Plasma treatment as an effective tool for crosslinking of electrospun fibers

Abstract Electrospinning is a versatile method for the preparation of polymer fiber networks. From the medical application point of view, the stability of the fibrous structure in water is crucial. The aim of this research was to explore the possibility to induce crosslinking by treatment with non-equilibrium low pressure plasma to give structural stability to fibrous meshes. Low pressure plasma treatment was studied to induce crosslinking in allylamine-modified polysuccinimide nanofibers. Polysuccinimide was first modified with allylamine (PSI-AA) to attach the reactive allyl groups to the polymer chain.

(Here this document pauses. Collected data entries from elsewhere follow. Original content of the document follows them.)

**src/rtl/evm_pkg.sv**
```systemverilog
// Shared definitions for the electronic voting machine blocks.
//   vote_state_t            : ballot FSM states (IDLE, WAIT_RELEASE, LOCKOUT)
//   DEFAULT_HOLD_CYCLES     : default debounce qualification time in clocks
//   DEFAULT_LOCKOUT_CYCLES  : default post-vote dead time in clocks
package evm_pkg;

   typedef enum logic [1:0] {
      IDLE         = 2'd0,
      WAIT_RELEASE = 2'd1,
      LOCKOUT      = 2'd2
   } vote_state_t;

   localparam int DEFAULT_HOLD_CYCLES    = 10_000_000;
   localparam int DEFAULT_LOCKOUT_CYCLES = 50_000_000;

endpackage

```
**src/rtl/button_debounce_ch.sv**
```systemverilog
// One candidate button channel: 2-flop synchroniser followed by a saturating
// hold counter.
//   clock   in   system clock
//   reset   in   asynchronous active-high reset
//   button  in   raw asynchronous button, active-high
//   s       out  synchronised button level
//   qual    out  high for one cycle when the press has been held long enough
module button_debounce_ch
   import evm_pkg::*;
#(
   parameter int HOLD_CYCLES = DEFAULT_HOLD_CYCLES
) (
   input  logic clock,
   input  logic reset,
   input  logic button,
   output logic s,
   output logic qual
);

   localparam int CNT_W = $clog2(HOLD_CYCLES + 1);

   logic [1:0]       sync_reg;
   logic [CNT_W-1:0] cnt_reg;
   logic [CNT_W-1:0] cnt_next;

   always_ff @(posedge clock or posedge reset) begin
      if (reset) begin
         sync_reg <= 2'b00;
         cnt_reg  <= '0;
      end else begin
         sync_reg <= {sync_reg[0], button};
         cnt_reg  <= cnt_next;
      end
   end

   // Counter saturates at HOLD_CYCLES so a long press never re-qualifies.
   always_comb begin
      cnt_next = cnt_reg;
      if (!sync_reg[1]) begin
         cnt_next = '0;
      end else if (cnt_reg < CNT_W'(HOLD_CYCLES)) begin
         cnt_next = cnt_reg + CNT_W'(1);
      end
   end

   assign s    = sync_reg[1];
   // Qualifies on the single cycle the count passes HOLD_CYCLES-1.
   assign qual = sync_reg[1] & (cnt_reg == CNT_W'(HOLD_CYCLES - 1));

endmodule

```
**src/rtl/vote_button_bank.sv**
```systemverilog
// Multi-channel vote qualifier: debounces NUM_CH candidate buttons, accepts at
// most one vote per press, rejects simultaneous presses and enforces a
// release-then-lockout interval before the next vote.
//   clock          in   system clock
//   reset          in   asynchronous active-high reset
//   enable         in   ballot enabled by the control unit
//   button         in   raw candidate buttons [NUM_CH-1:0], active-high
//   vote_valid     out  one-cycle pulse: vote accepted
//   vote_index     out  candidate index, holds last value between votes
//   vote_conflict  out  one-cycle pulse: press rejected, >1 button held
//   busy           out  high when not IDLE or when enable is low
module vote_button_bank
   import evm_pkg::*;
#(
   parameter int NUM_CH         = 4,
   parameter int HOLD_CYCLES    = DEFAULT_HOLD_CYCLES,
   parameter int LOCKOUT_CYCLES = DEFAULT_LOCKOUT_CYCLES,
   localparam int IDX_W         = $clog2(NUM_CH)
) (
   input  logic              clock,
   input  logic              reset,
   input  logic              enable,
   input  logic [NUM_CH-1:0] button,
   output logic              vote_valid,
   output logic [IDX_W-1:0]  vote_index,
   output logic              vote_conflict,
   output logic              busy
);

   // Extra bit keeps the width legal when LOCKOUT_CYCLES is 1.
   localparam int LOCK_W = $clog2(LOCKOUT_CYCLES + 1);

   logic [NUM_CH-1:0] s_vec;
   logic [NUM_CH-1:0] qual_vec;

   vote_state_t       state_reg, state_next;
   logic [LOCK_W-1:0] lock_cnt_reg, lock_cnt_next;
   logic              vote_valid_reg, vote_valid_next;
   logic              vote_conflict_reg, vote_conflict_next;
   logic [IDX_W-1:0]  vote_index_reg, vote_index_next;

   logic [IDX_W-1:0]  hot_idx;
   logic              any_hot;
   logic              multi_hot;

   for (genvar gi = 0; gi < NUM_CH; gi++) begin : g_ch
      button_debounce_ch #(
         .HOLD_CYCLES (HOLD_CYCLES)
      ) u_ch (
         .clock  (clock),
         .reset  (reset),
         .button (button[gi]),
         .s      (s_vec[gi]),
         .qual   (qual_vec[gi])
      );
   end

   // Index encoder and "more than one held" detector over the synchronised
   // levels; the level, not qual, decides conflict so a second button that
   // is still debouncing also blocks the vote.
   always_comb begin
      hot_idx   = '0;
      any_hot   = 1'b0;
      multi_hot = 1'b0;
      for (int i = 0; i < NUM_CH; i++) begin
         if (s_vec[i]) begin
            if (any_hot) multi_hot = 1'b1;
            any_hot = 1'b1;
            hot_idx = IDX_W'(i);
         end
      end
   end

   always_ff @(posedge clock or posedge reset) begin
      if (reset) begin
         state_reg         <= IDLE;
         lock_cnt_reg      <= '0;
         vote_valid_reg    <= 1'b0;
         vote_conflict_reg <= 1'b0;
         vote_index_reg    <= '0;
      end else begin
         state_reg         <= state_next;
         lock_cnt_reg      <= lock_cnt_next;
         vote_valid_reg    <= vote_valid_next;
         vote_conflict_reg <= vote_conflict_next;
         vote_index_reg    <= vote_index_next;
      end
   end

   always_comb begin
      state_next         = state_reg;
      lock_cnt_next      = lock_cnt_reg;
      vote_valid_next    = 1'b0;
      vote_conflict_next = 1'b0;
      vote_index_next    = vote_index_reg;
      case (state_reg)
         IDLE: begin
            if (enable && (|qual_vec)) begin
               if (multi_hot) begin
                  vote_conflict_next = 1'b1;
               end else begin
                  vote_valid_next = 1'b1;
                  vote_index_next = hot_idx;
               end
               state_next = WAIT_RELEASE;
            end
         end
         WAIT_RELEASE: begin
            if (!(|s_vec)) begin
               lock_cnt_next = LOCK_W'(LOCKOUT_CYCLES - 1);
               state_next    = LOCKOUT;
            end
         end
         LOCKOUT: begin
            // Qualifications arriving here are simply not looked at.
            if (lock_cnt_reg == '0) begin
               state_next = IDLE;
            end else begin
               lock_cnt_next = lock_cnt_reg - LOCK_W'(1);
            end
         end
         default: begin
            state_next = IDLE;
         end
      endcase
   end

   assign vote_valid    = vote_valid_reg;
   assign vote_conflict = vote_conflict_reg;
   assign vote_index    = vote_index_reg;
   assign busy          = (state_reg != IDLE) | ~enable;

endmodule

```
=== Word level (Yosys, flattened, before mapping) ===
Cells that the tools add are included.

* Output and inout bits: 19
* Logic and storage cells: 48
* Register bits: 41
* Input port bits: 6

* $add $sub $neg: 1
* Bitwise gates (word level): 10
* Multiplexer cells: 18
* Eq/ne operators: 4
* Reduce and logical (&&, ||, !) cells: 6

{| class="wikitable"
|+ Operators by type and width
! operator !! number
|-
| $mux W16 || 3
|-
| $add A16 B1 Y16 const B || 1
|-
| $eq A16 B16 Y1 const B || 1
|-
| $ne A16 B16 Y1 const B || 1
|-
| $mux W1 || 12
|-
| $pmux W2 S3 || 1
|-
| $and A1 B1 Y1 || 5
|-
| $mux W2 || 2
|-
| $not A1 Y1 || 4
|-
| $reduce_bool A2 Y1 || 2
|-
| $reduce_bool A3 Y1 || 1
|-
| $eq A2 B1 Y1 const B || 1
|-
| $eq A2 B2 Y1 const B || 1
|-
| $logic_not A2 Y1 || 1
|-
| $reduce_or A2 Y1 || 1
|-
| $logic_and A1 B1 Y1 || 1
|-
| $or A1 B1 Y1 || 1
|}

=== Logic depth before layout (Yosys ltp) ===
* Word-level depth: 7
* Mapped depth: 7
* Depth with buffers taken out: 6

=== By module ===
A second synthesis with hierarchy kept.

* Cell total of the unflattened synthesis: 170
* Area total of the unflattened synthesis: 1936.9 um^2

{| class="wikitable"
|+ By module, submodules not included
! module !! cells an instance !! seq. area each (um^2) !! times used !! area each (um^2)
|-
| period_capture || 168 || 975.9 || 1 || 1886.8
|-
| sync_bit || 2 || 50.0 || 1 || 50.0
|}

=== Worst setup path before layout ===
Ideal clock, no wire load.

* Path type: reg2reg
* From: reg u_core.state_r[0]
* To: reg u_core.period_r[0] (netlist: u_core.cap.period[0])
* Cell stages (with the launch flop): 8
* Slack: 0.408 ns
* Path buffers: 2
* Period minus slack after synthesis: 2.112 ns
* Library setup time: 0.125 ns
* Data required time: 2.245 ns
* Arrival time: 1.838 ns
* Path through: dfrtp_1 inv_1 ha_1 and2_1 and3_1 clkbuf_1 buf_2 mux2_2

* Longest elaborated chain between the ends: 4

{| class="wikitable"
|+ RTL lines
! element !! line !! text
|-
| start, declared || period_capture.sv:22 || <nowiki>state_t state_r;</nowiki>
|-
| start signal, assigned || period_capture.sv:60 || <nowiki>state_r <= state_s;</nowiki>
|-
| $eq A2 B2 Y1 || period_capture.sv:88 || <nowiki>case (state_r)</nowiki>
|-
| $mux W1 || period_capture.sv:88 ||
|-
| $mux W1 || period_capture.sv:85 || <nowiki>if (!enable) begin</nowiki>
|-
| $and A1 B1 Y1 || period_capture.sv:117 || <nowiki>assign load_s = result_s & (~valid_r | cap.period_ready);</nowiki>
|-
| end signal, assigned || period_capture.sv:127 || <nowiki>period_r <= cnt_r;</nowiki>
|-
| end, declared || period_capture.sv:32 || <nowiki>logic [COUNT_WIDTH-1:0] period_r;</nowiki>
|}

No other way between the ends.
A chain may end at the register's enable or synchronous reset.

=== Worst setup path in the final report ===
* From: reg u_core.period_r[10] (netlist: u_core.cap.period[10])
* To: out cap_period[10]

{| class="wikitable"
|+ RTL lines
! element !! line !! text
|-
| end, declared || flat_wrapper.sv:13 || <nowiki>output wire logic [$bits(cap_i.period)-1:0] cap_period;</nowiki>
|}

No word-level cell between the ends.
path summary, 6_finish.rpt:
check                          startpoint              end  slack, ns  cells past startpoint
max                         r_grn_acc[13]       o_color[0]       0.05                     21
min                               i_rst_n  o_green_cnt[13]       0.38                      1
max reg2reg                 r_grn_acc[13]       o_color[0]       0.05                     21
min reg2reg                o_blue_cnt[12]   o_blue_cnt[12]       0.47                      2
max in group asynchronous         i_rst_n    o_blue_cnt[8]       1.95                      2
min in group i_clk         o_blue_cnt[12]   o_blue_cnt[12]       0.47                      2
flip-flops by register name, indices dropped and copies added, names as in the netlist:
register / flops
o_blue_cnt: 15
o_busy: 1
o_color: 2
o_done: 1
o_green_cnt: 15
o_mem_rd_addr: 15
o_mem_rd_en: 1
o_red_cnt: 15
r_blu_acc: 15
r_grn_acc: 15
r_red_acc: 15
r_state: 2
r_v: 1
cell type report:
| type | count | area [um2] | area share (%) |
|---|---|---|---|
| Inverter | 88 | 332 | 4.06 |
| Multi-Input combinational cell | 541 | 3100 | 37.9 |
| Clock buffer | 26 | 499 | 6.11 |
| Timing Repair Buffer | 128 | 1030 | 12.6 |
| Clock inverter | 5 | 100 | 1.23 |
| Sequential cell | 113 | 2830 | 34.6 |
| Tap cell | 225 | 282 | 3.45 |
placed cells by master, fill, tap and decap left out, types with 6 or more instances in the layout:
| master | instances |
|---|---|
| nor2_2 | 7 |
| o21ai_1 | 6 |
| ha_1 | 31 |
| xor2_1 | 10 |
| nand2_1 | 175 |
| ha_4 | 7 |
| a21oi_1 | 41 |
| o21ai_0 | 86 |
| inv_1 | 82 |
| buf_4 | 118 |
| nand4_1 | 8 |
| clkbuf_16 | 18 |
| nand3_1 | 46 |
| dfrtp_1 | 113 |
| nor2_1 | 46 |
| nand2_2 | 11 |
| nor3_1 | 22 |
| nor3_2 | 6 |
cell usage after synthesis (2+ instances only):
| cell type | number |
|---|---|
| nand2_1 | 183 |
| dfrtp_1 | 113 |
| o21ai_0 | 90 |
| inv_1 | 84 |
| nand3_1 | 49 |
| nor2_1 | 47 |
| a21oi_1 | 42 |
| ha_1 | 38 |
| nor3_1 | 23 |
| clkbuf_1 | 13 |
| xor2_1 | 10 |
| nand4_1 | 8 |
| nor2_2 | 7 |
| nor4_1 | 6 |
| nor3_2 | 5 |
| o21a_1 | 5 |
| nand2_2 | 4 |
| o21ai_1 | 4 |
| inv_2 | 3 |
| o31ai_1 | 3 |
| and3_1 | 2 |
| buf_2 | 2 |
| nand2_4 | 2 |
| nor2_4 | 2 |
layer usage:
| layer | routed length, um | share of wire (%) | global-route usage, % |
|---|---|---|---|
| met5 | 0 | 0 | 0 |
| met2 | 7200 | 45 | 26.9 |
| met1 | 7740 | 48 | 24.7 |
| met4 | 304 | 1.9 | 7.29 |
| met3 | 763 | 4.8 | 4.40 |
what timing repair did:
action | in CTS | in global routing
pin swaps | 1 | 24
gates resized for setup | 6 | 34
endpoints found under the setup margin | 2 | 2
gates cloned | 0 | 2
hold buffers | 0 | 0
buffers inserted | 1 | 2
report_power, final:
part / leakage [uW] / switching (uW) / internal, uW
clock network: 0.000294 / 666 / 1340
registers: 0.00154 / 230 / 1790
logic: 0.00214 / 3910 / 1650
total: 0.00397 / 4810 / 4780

Allylamine-modification degrees varied between 10 and 100%. Then PSI-AA meshes were created by electrospinning followed by low pressure plasma treatment to allow the allylamine groups to establish crosslinks in the meshes. The crosslinked structure was confirmed by immersing both the plasma-treated, and untreated PSI-AA meshes in dimethyl sulfoxide, which is a good solvent of the non-crosslinked PSI-AA. Plasma-treated meshes kept their integrity, while the untreated samples dissolved almost immediately, which proved the formation of crosslinks due to plasma treatment. Structural changes in the meshes were studied with infrared spectroscopy (IR). X-ray photoelectron spectroscopy (XPS) investigates the structural changes on the surface of the samples and proved the presence of crosslinks. PSI-AA meshes were then hydrolyzed into poly(aspartic acid) (PASP) meshes and with the right choice of synthesis parameters (allylamine grafting degree, plasma treatment duration and power) PASP hydrogel meshes retained their fibrous structure, which was observed in SEM images of PSI-AA meshes.